[Stored data entries]
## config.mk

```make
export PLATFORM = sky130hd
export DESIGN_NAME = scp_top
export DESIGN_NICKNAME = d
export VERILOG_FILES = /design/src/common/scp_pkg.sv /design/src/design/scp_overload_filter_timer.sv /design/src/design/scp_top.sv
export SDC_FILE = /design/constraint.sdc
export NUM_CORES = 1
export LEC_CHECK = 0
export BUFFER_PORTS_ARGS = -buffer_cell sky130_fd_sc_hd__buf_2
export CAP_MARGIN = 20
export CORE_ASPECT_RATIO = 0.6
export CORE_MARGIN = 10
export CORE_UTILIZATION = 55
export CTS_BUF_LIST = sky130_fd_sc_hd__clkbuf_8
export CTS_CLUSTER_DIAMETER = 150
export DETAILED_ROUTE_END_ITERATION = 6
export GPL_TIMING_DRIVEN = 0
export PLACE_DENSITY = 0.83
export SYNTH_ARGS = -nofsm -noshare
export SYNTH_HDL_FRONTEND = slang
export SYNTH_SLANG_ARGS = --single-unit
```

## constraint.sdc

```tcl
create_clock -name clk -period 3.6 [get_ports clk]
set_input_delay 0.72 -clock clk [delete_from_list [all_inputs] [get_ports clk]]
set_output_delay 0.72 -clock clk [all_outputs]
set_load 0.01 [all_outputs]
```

> _Task description_: Could you reproduce all the records exactly?

> _Solution_:
## config.mk

```make
export PLATFORM = sky130hd
export DESIGN_NAME = scp_top
export DESIGN_NICKNAME = d
export VERILOG_FILES = /design/src/common/scp_pkg.sv /design/src/design/scp_overload_filter_timer.sv /design/src/design/scp_top.sv
export SDC_FILE = /design/constraint.sdc
export NUM_CORES = 1
export LEC_CHECK = 0
export BUFFER_PORTS_ARGS = -buffer_cell sky130_fd_sc_hd__buf_2
export CAP_MARGIN = 20
export CORE_ASPECT_RATIO = 0.6
export CORE_MARGIN = 10
export CORE_UTILIZATION = 55
export CTS_BUF_LIST = sky130_fd_sc_hd__clkbuf_8
export CTS_CLUSTER_DIAMETER = 150
export DETAILED_ROUTE_END_ITERATION = 6
export GPL_TIMING_DRIVEN = 0
export PLACE_DENSITY = 0.83
export SYNTH_ARGS = -nofsm -noshare
export SYNTH_HDL_FRONTEND = slang
export SYNTH_SLANG_ARGS = --single-unit
```

## constraint.sdc

```tcl
create_clock -name clk -period 3.6 [get_ports clk]
set_input_delay 0.72 -clock clk [delete_from_list [all_inputs] [get_ports clk]]
set_output_delay 0.72 -clock clk [all_outputs]
set_load 0.01 [all_outputs]
```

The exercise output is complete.